■ Aim of the exercise: The records appear below. Report how many of their lines contain the word "timing", giving the number alone.

■ Data:

--- config.mk ---
export PLATFORM = sky130hd
export DESIGN_NAME = macd_crossover_position_tracker
export DESIGN_NICKNAME = d
export VERILOG_FILES = /design/src/design/mct_pkg.sv /design/src/design/mct_avg_stage.sv /design/src/design/mct_signal_stage.sv /design/src/design/mct_trade_stage.sv /design/src/design/mct_settle_stage.sv /design/src/design/macd_crossover_position_tracker.sv
export SDC_FILE = /design/constraint.sdc
export NUM_CORES = 2
export LEC_CHECK = 0
export ABC_AREA = 1
export BUFFER_PORTS_ARGS = -buffer_cell sky130_fd_sc_hd__clkbuf_2
export CELL_PAD_IN_SITES_DETAIL_PLACEMENT = 0
export CELL_PAD_IN_SITES_GLOBAL_PLACEMENT = 1
export CORE_MARGIN = 2
export CORE_UTILIZATION = 45
export DETAILED_ROUTE_END_ITERATION = 7
export PLACE_DENSITY_LB_ADDON = 0.25
export SYNTH_ARGS = -nofsm -noshare
export SYNTH_HDL_FRONTEND = slang
export SYNTH_SLANG_ARGS = --single-unit
--- constraint.sdc ---
create_clock -name i_clk -period 31.8 [get_ports i_clk]
set_input_delay 1.59 -clock i_clk [delete_from_list [all_inputs] [get_ports i_clk]]
set_output_delay 1.59 -clock i_clk [all_outputs]
set_load 0.03 [all_outputs]
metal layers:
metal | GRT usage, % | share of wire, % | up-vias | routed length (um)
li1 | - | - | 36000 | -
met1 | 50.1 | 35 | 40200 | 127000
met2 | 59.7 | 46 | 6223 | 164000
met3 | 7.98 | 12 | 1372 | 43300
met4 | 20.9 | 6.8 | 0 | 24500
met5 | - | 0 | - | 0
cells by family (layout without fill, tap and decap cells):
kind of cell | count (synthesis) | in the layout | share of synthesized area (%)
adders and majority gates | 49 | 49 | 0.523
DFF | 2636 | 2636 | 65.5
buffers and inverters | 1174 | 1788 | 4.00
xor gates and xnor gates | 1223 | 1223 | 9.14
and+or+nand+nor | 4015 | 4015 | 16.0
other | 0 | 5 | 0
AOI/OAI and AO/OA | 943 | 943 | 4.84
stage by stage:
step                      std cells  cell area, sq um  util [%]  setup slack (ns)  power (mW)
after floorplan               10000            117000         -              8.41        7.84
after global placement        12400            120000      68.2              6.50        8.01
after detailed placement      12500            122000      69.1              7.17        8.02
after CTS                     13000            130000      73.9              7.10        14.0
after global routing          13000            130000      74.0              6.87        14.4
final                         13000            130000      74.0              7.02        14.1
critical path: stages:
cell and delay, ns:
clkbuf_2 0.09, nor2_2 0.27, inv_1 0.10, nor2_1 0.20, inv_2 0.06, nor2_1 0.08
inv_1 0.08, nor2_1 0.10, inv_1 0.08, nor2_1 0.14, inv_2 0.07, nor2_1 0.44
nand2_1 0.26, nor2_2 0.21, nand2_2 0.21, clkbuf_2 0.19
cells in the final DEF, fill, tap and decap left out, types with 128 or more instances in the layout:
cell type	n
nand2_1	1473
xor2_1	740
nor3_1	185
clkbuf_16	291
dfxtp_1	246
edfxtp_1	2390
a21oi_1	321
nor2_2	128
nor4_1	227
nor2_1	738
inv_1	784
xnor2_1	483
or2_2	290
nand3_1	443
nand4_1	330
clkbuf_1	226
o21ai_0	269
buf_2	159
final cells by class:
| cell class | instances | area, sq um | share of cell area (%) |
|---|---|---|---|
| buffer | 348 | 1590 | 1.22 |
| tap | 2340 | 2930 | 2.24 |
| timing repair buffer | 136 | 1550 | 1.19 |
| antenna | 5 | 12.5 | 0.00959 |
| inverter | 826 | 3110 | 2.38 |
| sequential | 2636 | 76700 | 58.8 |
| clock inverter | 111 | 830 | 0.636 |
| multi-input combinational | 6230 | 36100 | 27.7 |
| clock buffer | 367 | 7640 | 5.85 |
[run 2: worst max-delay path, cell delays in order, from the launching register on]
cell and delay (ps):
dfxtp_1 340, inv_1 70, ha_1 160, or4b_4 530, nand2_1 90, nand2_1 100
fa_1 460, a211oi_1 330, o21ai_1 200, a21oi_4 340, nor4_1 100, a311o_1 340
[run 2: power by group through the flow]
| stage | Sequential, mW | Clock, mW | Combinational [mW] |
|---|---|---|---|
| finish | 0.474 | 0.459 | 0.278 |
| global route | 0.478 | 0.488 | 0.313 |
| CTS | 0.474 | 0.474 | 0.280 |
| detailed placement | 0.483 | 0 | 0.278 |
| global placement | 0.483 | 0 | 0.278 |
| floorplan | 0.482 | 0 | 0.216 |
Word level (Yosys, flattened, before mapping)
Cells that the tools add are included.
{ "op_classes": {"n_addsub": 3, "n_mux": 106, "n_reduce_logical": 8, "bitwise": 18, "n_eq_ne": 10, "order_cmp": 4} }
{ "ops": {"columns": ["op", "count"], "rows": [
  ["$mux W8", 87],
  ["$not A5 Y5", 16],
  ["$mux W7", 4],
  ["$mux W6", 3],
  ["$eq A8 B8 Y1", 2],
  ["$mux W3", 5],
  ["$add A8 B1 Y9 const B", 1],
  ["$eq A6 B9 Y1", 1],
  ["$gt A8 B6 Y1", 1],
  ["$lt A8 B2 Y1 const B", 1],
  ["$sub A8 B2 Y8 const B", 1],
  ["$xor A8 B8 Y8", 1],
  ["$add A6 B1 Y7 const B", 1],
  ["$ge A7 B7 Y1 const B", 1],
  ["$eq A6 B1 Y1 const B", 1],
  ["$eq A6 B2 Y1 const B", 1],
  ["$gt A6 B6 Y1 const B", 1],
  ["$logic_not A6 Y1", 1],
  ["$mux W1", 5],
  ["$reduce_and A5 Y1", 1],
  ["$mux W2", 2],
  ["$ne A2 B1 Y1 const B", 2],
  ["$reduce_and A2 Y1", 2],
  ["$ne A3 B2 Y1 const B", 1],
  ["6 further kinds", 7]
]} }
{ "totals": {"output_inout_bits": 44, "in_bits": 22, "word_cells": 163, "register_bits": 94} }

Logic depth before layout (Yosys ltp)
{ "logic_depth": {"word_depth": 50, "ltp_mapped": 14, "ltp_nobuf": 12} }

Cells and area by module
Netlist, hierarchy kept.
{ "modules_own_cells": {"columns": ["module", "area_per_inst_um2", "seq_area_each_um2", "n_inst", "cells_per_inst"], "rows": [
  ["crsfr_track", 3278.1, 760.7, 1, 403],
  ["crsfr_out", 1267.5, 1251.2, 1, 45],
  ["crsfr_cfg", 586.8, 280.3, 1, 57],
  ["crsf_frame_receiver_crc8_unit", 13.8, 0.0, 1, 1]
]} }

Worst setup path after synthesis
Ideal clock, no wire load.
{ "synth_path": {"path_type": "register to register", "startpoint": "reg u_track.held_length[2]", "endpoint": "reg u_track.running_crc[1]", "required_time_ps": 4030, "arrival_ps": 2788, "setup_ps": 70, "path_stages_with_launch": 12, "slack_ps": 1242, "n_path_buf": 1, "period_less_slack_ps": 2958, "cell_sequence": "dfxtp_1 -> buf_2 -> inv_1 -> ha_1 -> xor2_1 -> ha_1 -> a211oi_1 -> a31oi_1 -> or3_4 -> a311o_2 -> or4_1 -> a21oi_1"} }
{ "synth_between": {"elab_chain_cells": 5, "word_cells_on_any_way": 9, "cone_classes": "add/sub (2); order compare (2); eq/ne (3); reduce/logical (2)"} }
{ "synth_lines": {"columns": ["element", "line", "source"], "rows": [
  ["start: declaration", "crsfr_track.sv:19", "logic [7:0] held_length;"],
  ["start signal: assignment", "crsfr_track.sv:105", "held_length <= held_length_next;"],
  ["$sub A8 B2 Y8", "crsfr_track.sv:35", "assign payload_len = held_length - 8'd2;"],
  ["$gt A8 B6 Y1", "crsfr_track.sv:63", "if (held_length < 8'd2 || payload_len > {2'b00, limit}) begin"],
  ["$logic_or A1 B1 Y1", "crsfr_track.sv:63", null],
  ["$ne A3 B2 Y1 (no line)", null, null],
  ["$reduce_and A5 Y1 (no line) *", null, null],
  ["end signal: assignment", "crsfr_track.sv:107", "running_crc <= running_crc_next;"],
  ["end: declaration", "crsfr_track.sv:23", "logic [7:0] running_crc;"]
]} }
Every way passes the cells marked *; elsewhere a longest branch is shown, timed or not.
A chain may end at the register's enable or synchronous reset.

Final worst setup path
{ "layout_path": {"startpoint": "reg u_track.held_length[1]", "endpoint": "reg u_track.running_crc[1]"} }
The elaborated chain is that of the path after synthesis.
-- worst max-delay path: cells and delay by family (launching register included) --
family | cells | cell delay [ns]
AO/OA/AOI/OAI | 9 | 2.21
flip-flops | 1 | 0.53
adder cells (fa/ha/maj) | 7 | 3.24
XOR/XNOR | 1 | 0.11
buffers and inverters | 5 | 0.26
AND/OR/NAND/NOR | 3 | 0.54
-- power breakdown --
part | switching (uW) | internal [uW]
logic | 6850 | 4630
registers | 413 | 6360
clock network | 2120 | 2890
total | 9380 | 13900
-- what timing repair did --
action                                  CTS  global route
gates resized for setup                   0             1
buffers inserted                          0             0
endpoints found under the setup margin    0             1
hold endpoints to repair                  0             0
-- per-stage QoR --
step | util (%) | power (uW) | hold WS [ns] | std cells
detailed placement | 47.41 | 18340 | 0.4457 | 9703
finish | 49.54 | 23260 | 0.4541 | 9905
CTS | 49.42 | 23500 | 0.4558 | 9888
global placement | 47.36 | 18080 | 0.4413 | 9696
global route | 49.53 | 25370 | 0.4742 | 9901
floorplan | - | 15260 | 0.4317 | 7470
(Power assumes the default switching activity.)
### config.mk
export PLATFORM = sky130hd
export DESIGN_NAME = touch_burst_outlier_filter
export DESIGN_NICKNAME = d
export VERILOG_FILES = /design/src/tbof_pkg.sv /design/src/tbof_front.sv /design/src/tbof_job_queue.sv /design/src/tbof_back.sv /design/src/touch_burst_outlier_filter.sv
export SDC_FILE = /design/constraint.sdc
export NUM_CORES = 2
export LEC_CHECK = 0
export BUFFER_PORTS_ARGS = -buffer_cell sky130_fd_sc_hd__buf_2
export CAP_MARGIN = 20
export CORE_UTILIZATION = 64
export CTS_CLUSTER_DIAMETER = 80
export DETAILED_ROUTE_END_ITERATION = 10
export PLACE_DENSITY = 0.81
export SYNTH_ARGS = -nofsm -noshare
export SYNTH_HDL_FRONTEND = slang
export SYNTH_HIERARCHICAL = 1
export SYNTH_SLANG_ARGS = --single-unit
### constraint.sdc
create_clock -name clock -period 9.14 [get_ports clock]
set_input_delay 1.828 -clock clock [delete_from_list [all_inputs] [get_ports clock]]
set_output_delay 1.828 -clock clock [all_outputs]
set_load 0.1 [all_outputs]
### src/tbof_pkg.sv
// Types and constants shared by the touch burst filter modules.
// No dependencies.
`default_nettype none

package tbof_pkg;

   // Sample width and burst shape
   localparam int SAMPLE_BITS  = 12;
   localparam int BURST_LENGTH = 5;
   localparam int KEEP_DEPTH   = BURST_LENGTH - 1;
   localparam int KEEP_IDX_BITS = $clog2(KEEP_DEPTH);
   localparam int COUNT_BITS   = 3;

   // Squared distance and limit widths
   localparam int SQ_BITS     = 2 * SAMPLE_BITS + 1;
   localparam int LIMIT_BITS  = 25;
   localparam logic [LIMIT_BITS-1:0] LIMIT_RESET = LIMIT_BITS'(8000);

   // Averaging sums
   localparam int SUM121_BITS   = SAMPLE_BITS + 2;
   localparam int SUM14641_BITS = SAMPLE_BITS + 4;

   // Command codes
   localparam logic CMD_PEN    = 1'b0;
   localparam logic CMD_SAMPLE = 1'b1;

   typedef struct packed {
      logic                   cmd;
      logic [SAMPLE_BITS-1:0] x_sample;
      logic [SAMPLE_BITS-1:0] y_sample;
      logic                   pen_down;
   } tbof_req_type;

   typedef struct packed {
      logic                   pressure;
      logic [SAMPLE_BITS-1:0] x_pos;
      logic [SAMPLE_BITS-1:0] y_pos;
   } tbof_rsp_type;

   // One finished burst handed from front to back
   typedef struct packed {
      logic [BURST_LENGTH-1:0][SAMPLE_BITS-1:0] xs;
      logic [BURST_LENGTH-1:0][SAMPLE_BITS-1:0] ys;
      logic                                     pen_down;
   } tbof_job_type;

   typedef struct packed {
      logic full;
      logic empty;
   } tbof_q_status_type;

endpackage

`default_nettype wire

### src/tbof_front.sv
// Front end: takes request beats, tracks pen/sampling state, gathers bursts.
// Depends on tbof_pkg.
`default_nettype none

module tbof_front
   import tbof_pkg::*;
(
   input  wire logic              clock,
   input  wire logic              reset,
   input  wire logic              req_accept,
   input  wire tbof_req_type      req_data,
   output logic                   job_push,
   output tbof_job_type           job_data
);

   logic                           sampling_ff, sampling_in;
   logic [COUNT_BITS-1:0]          count_ff, count_in;
   logic [SAMPLE_BITS-1:0]         x_keep_ff [KEEP_DEPTH];
   logic [SAMPLE_BITS-1:0]         y_keep_ff [KEEP_DEPTH];
   logic                           keep_wr;
   logic                           last_sample;

   assign last_sample = (count_ff == COUNT_BITS'(BURST_LENGTH - 1));

   // Pen and burst control
   always_comb begin
      sampling_in = sampling_ff;
      count_in    = count_ff;
      job_push    = 1'b0;
      keep_wr     = 1'b0;
      if (req_accept) begin
         if (req_data.cmd == CMD_PEN) begin
            if (!sampling_ff && req_data.pen_down) begin
               sampling_in = 1'b1;
               count_in    = '0;
            end
         end else if (sampling_ff) begin
            if (last_sample) begin
               job_push = 1'b1;
               count_in = '0;
               if (!req_data.pen_down) begin
                  sampling_in = 1'b0;
               end
            end else begin
               keep_wr  = 1'b1;
               count_in = count_ff + COUNT_BITS'(1);
            end
         end
      end
   end

   always_ff @(posedge clock) begin
      if (reset) begin
         sampling_ff <= 1'b0;
         count_ff    <= '0;
      end else begin
         sampling_ff <= sampling_in;
         count_ff    <= count_in;
      end
   end

   // Sample store for the first four beats of a burst
   always_ff @(posedge clock) begin
      if (keep_wr) begin
         x_keep_ff[count_ff[KEEP_IDX_BITS-1:0]] <= req_data.x_sample;
         y_keep_ff[count_ff[KEEP_IDX_BITS-1:0]] <= req_data.y_sample;
      end
   end

   // Burst record: stored samples plus the closing beat
   always_comb begin
      for (int i = 0; i < KEEP_DEPTH; i++) begin
         job_data.xs[i] = x_keep_ff[i];
         job_data.ys[i] = y_keep_ff[i];
      end
      job_data.xs[BURST_LENGTH-1] = req_data.x_sample;
      job_data.ys[BURST_LENGTH-1] = req_data.y_sample;
      job_data.pen_down           = req_data.pen_down;
   end

endmodule

`default_nettype wire

### src/tbof_job_queue.sv
// Two-entry queue of finished bursts between front and back.
// Depends on tbof_pkg.
`default_nettype none

module tbof_job_queue
   import tbof_pkg::*;
(
   input  wire logic        clock,
   input  wire logic        reset,
   input  wire logic        push,
   input  wire tbof_job_type push_data,
   input  wire logic        pop,
   output tbof_job_type     pop_data,
   output tbof_q_status_type status
);

   tbof_job_type entry_ff [2];
   logic         wr_ptr_ff, wr_ptr_in;
   logic         rd_ptr_ff, rd_ptr_in;
   logic [1:0]   count_ff, count_in;

   assign status.full  = (count_ff == 2'd2);
   assign status.empty = (count_ff == 2'd0);
   assign pop_data     = entry_ff[rd_ptr_ff];

   // Pointer and fill bookkeeping
   always_comb begin
      wr_ptr_in = push ? ~wr_ptr_ff : wr_ptr_ff;
      rd_ptr_in = pop  ? ~rd_ptr_ff : rd_ptr_ff;
      count_in  = count_ff;
      if (push && !pop) begin
         count_in = count_ff + 2'd1;
      end else if (pop && !push) begin
         count_in = count_ff - 2'd1;
      end
   end

   always_ff @(posedge clock) begin
      if (reset) begin
         wr_ptr_ff <= 1'b0;
         rd_ptr_ff <= 1'b0;
         count_ff  <= '0;
      end else begin
         wr_ptr_ff <= wr_ptr_in;
         rd_ptr_ff <= rd_ptr_in;
         count_ff  <= count_in;
      end
   end

   always_ff @(posedge clock) begin
      if (push) begin
         entry_ff[wr_ptr_ff] <= push_data;
      end
   end

endmodule

`default_nettype wire

### src/tbof_back.sv
// Back end: distance checks, pattern decode, averaging, result register.
// Depends on tbof_pkg.
`default_nettype none

module tbof_back
   import tbof_pkg::*;
(
   input  wire logic                  clock,
   input  wire logic                  reset,
   input  wire logic [LIMIT_BITS-1:0] distance_limit,
   input  wire tbof_job_type          job_data,
   input  wire tbof_q_status_type     q_status,
   output logic                       job_pop,
   output logic                       rsp_valid,
   output tbof_rsp_type               rsp_data,
   input  wire logic                  rsp_pop
);

   localparam logic [1:0] ST_IDLE  = 2'd0;
   localparam logic [1:0] ST_DIST  = 2'd1;
   localparam logic [1:0] ST_FLUSH = 2'd2;
   localparam logic [1:0] ST_EVAL  = 2'd3;

   // Triple patterns, oldest triple in the top bit
   localparam logic [2:0] PAT_MID_A  = 3'b010;
   localparam logic [2:0] PAT_MID_B  = 3'b011;
   localparam logic [2:0] PAT_MID_C  = 3'b110;
   localparam logic [2:0] PAT_FULL_A = 3'b101;
   localparam logic [2:0] PAT_FULL_B = 3'b111;

   localparam int PAIRS = BURST_LENGTH - 1;

   logic [1:0]                     state_ff, state_in;
   logic [1:0]                     dist_idx_ff, dist_idx_in;
   logic                           sq_valid_ff, sq_valid_in;
   logic [PAIRS-1:0]               within_ff, within_in;
   logic                           rsp_valid_ff, rsp_valid_in;
   tbof_job_type                   job_ff;
   logic [BURST_LENGTH-1:0][SAMPLE_BITS-1:0] dx_line_ff, dy_line_ff;
   logic [2*SAMPLE_BITS-1:0]       sq_x_ff, sq_y_ff;
   tbof_rsp_type                   rsp_ff, rsp_in;
   logic                           load_job, load_rsp;
   logic [SAMPLE_BITS-1:0]         dx, dy;
   logic [SQ_BITS-1:0]             sq_sum;
   logic                           pair_ok;
   logic [2:0]                     pattern;
   logic                           keep_mid, keep_full, has_result;
   logic [SUM121_BITS-1:0]         x_sum121, y_sum121;
   logic [SUM14641_BITS-1:0]       x_sum14641, y_sum14641;

   assign rsp_valid = rsp_valid_ff;
   assign rsp_data  = rsp_ff;
   assign job_pop   = load_job;

   // Distance of the pair at the head of the shift lines
   assign dx = (dx_line_ff[0] > dx_line_ff[1]) ? dx_line_ff[0] - dx_line_ff[1]
                                               : dx_line_ff[1] - dx_line_ff[0];
   assign dy = (dy_line_ff[0] > dy_line_ff[1]) ? dy_line_ff[0] - dy_line_ff[1]
                                               : dy_line_ff[1] - dy_line_ff[0];
   assign sq_sum  = SQ_BITS'(sq_x_ff) + SQ_BITS'(sq_y_ff);
   assign pair_ok = (sq_sum <= SQ_BITS'(distance_limit));

   // Pattern decode
   assign pattern = {within_ff[3] & within_ff[2],
                     within_ff[2] & within_ff[1],
                     within_ff[1] & within_ff[0]};

   always_comb begin
      keep_mid  = 1'b0;
      keep_full = 1'b0;
      unique case (pattern) inside
         PAT_MID_A, PAT_MID_B, PAT_MID_C: keep_mid  = 1'b1;
         PAT_FULL_A, PAT_FULL_B:          keep_full = 1'b1;
         default: ;
      endcase
   end

   // Weighted sums: 1-2-1 over samples 1..3, 1-4-6-4-1 over all five
   assign x_sum121 = SUM121_BITS'(job_ff.xs[1]) + (SUM121_BITS'(job_ff.xs[2]) << 1)
                   + SUM121_BITS'(job_ff.xs[3]);
   assign y_sum121 = SUM121_BITS'(job_ff.ys[1]) + (SUM121_BITS'(job_ff.ys[2]) << 1)
                   + SUM121_BITS'(job_ff.ys[3]);
   assign x_sum14641 = SUM14641_BITS'(job_ff.xs[0]) + (SUM14641_BITS'(job_ff.xs[1]) << 2)
                     + (SUM14641_BITS'(job_ff.xs[2]) << 2) + (SUM14641_BITS'(job_ff.xs[2]) << 1)
                     + (SUM14641_BITS'(job_ff.xs[3]) << 2) + SUM14641_BITS'(job_ff.xs[4]);
   assign y_sum14641 = SUM14641_BITS'(job_ff.ys[0]) + (SUM14641_BITS'(job_ff.ys[1]) << 2)
                     + (SUM14641_BITS'(job_ff.ys[2]) << 2) + (SUM14641_BITS'(job_ff.ys[2]) << 1)
                     + (SUM14641_BITS'(job_ff.ys[3]) << 2) + SUM14641_BITS'(job_ff.ys[4]);

   assign has_result = !job_ff.pen_down || keep_mid || keep_full;

   // Result word
   always_comb begin
      rsp_in.pressure = job_ff.pen_down;
      rsp_in.x_pos    = '0;
      rsp_in.y_pos    = '0;
      if (job_ff.pen_down && keep_mid) begin
         rsp_in.x_pos = x_sum121[SUM121_BITS-1:2];
         rsp_in.y_pos = y_sum121[SUM121_BITS-1:2];
      end else if (job_ff.pen_down && keep_full) begin
         rsp_in.x_pos = x_sum14641[SUM14641_BITS-1:4];
         rsp_in.y_pos = y_sum14641[SUM14641_BITS-1:4];
      end
   end

   // Sequencer
   always_comb begin
      state_in    = state_ff;
      dist_idx_in = dist_idx_ff;
      sq_valid_in = (state_ff == ST_DIST);
      within_in   = sq_valid_ff ? {within_ff[PAIRS-2:0], pair_ok} : within_ff;
      load_job    = 1'b0;
      load_rsp    = 1'b0;
      unique case (state_ff)
         ST_IDLE: begin
            if (!q_status.empty) begin
               load_job    = 1'b1;
               dist_idx_in = '0;
               state_in    = ST_DIST;
            end
         end
         ST_DIST: begin
            dist_idx_in = dist_idx_ff + 2'd1;
            if (dist_idx_ff == 2'(PAIRS - 1)) begin
               state_in = ST_FLUSH;
            end
         end
         ST_FLUSH: begin
            state_in = ST_EVAL;
         end
         ST_EVAL: begin
            if (!has_result) begin
               state_in = ST_IDLE;
            end else if (!rsp_valid_ff || rsp_pop) begin
               load_rsp = 1'b1;
               state_in = ST_IDLE;
            end
         end
         default: state_in = ST_IDLE;
      endcase
      rsp_valid_in = load_rsp ? 1'b1 : (rsp_pop ? 1'b0 : rsp_valid_ff);
   end

   always_ff @(posedge clock) begin
      if (reset) begin
         state_ff     <= ST_IDLE;
         dist_idx_ff  <= '0;
         sq_valid_ff  <= 1'b0;
         within_ff    <= '0;
         rsp_valid_ff <= 1'b0;
      end else begin
         state_ff     <= state_in;
         dist_idx_ff  <= dist_idx_in;
         sq_valid_ff  <= sq_valid_in;
         within_ff    <= within_in;
         rsp_valid_ff <= rsp_valid_in;
      end
   end

   // Burst copy, shift lines and squares
   always_ff @(posedge clock) begin
      if (load_job) begin
         job_ff     <= job_data;
         dx_line_ff <= job_data.xs;
         dy_line_ff <= job_data.ys;
      end else if (state_ff == ST_DIST) begin
         for (int i = 0; i < BURST_LENGTH - 1; i++) begin
            dx_line_ff[i] <= dx_line_ff[i+1];
            dy_line_ff[i] <= dy_line_ff[i+1];
         end
      end
      sq_x_ff <= dx * dx;
      sq_y_ff <= dy * dy;
      if (load_rsp) begin
         rsp_ff <= rsp_in;
      end
   end

endmodule

`default_nettype wire

### src/touch_burst_outlier_filter.sv
// Touch-panel burst filter: one request queue port in, one result queue port out.
//
// Request beats (req_push/req_full) carry either a pen event (cmd 0) or one
// X/Y sample pair (cmd 1). A pen-down event while idle opens sampling; every
// fifth sample closes a burst. A burst with the pen still down yields a touch
// point (pressure 1) when its distance pattern keeps one; with the pen up it
// yields a pen-lift report (pressure 0, position 0) and sampling stops.
// The front takes one request beat per cycle while req_full is low. A closed
// burst goes into a two-entry burst queue; the back works through each burst
// in turn (load, four squared distances through one pair of 12x12
// multipliers, flush, decode) and takes the next one only once it has
// finished the last. req_full rises only while both queue entries are taken.
// Results (rsp_empty/rsp_pop) sit in one output register; while it is not
// popped the back holds its finished burst and the queue fills behind it.
// csr_wr_en loads csr_wr_data into the distance_limit register.
// Reset (synchronous, active high) clears sampling, queues and the result
// register and sets distance_limit to 8000.
`default_nettype none

module touch_burst_outlier_filter
   import tbof_pkg::*;
(
   input  wire logic                  clock,
   input  wire logic                  reset,
   input  wire logic                  req_push,
   output logic                       req_full,
   input  wire tbof_req_type          req_data,
   output logic                       rsp_empty,
   input  wire logic                  rsp_pop,
   output tbof_rsp_type               rsp_data,
   input  wire logic                  csr_wr_en,
   input  wire logic [LIMIT_BITS-1:0] csr_wr_data
);

   logic [LIMIT_BITS-1:0] limit_ff, limit_in;
   logic                  req_accept;
   logic                  q_push, q_pop;
   tbof_job_type          q_in_data, q_out_data;
   tbof_q_status_type     q_status;
   logic                  rsp_valid;
   logic                  rsp_accept;

   assign req_full   = q_status.full;
   assign req_accept = req_push && !req_full;
   assign rsp_empty  = !rsp_valid;
   assign rsp_accept = rsp_pop && rsp_valid;

   // Distance limit register
   assign limit_in = csr_wr_en ? csr_wr_data : limit_ff;

   always_ff @(posedge clock) begin
      if (reset) begin
         limit_ff <= LIMIT_RESET;
      end else begin
         limit_ff <= limit_in;
      end
   end

   tbof_front u_front (
      .clock      (clock),
      .reset      (reset),
      .req_accept (req_accept),
      .req_data   (req_data),
      .job_push   (q_push),
      .job_data   (q_in_data)
   );

   tbof_job_queue u_queue (
      .clock     (clock),
      .reset     (reset),
      .push      (q_push),
      .push_data (q_in_data),
      .pop       (q_pop),
      .pop_data  (q_out_data),
      .status    (q_status)
   );

   tbof_back u_back (
      .clock          (clock),
      .reset          (reset),
      .distance_limit (limit_ff),
      .job_data       (q_out_data),
      .q_status       (q_status),
      .job_pop        (q_pop),
      .rsp_valid      (rsp_valid),
      .rsp_data       (rsp_data),
      .rsp_pop        (rsp_accept)
   );

   // A pen-lift report always carries a zero position
   a_lift_zero: assert property (@(posedge clock) disable iff (reset)
      (!rsp_empty && !rsp_data.pressure) |-> (rsp_data.x_pos == '0 && rsp_data.y_pos == '0))
      else $error("pen-lift report with non-zero position");

   // The front never closes a burst into a full queue
   a_push_room: assert property (@(posedge clock) disable iff (reset)
      q_push |-> !q_status.full)
      else $error("burst pushed into full queue");

   // The back only takes a burst that is there
   a_pop_data: assert property (@(posedge clock) disable iff (reset)
      q_pop |-> !q_status.empty)
      else $error("burst popped from empty queue");

endmodule

`default_nettype wire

■ Answer for the task: 2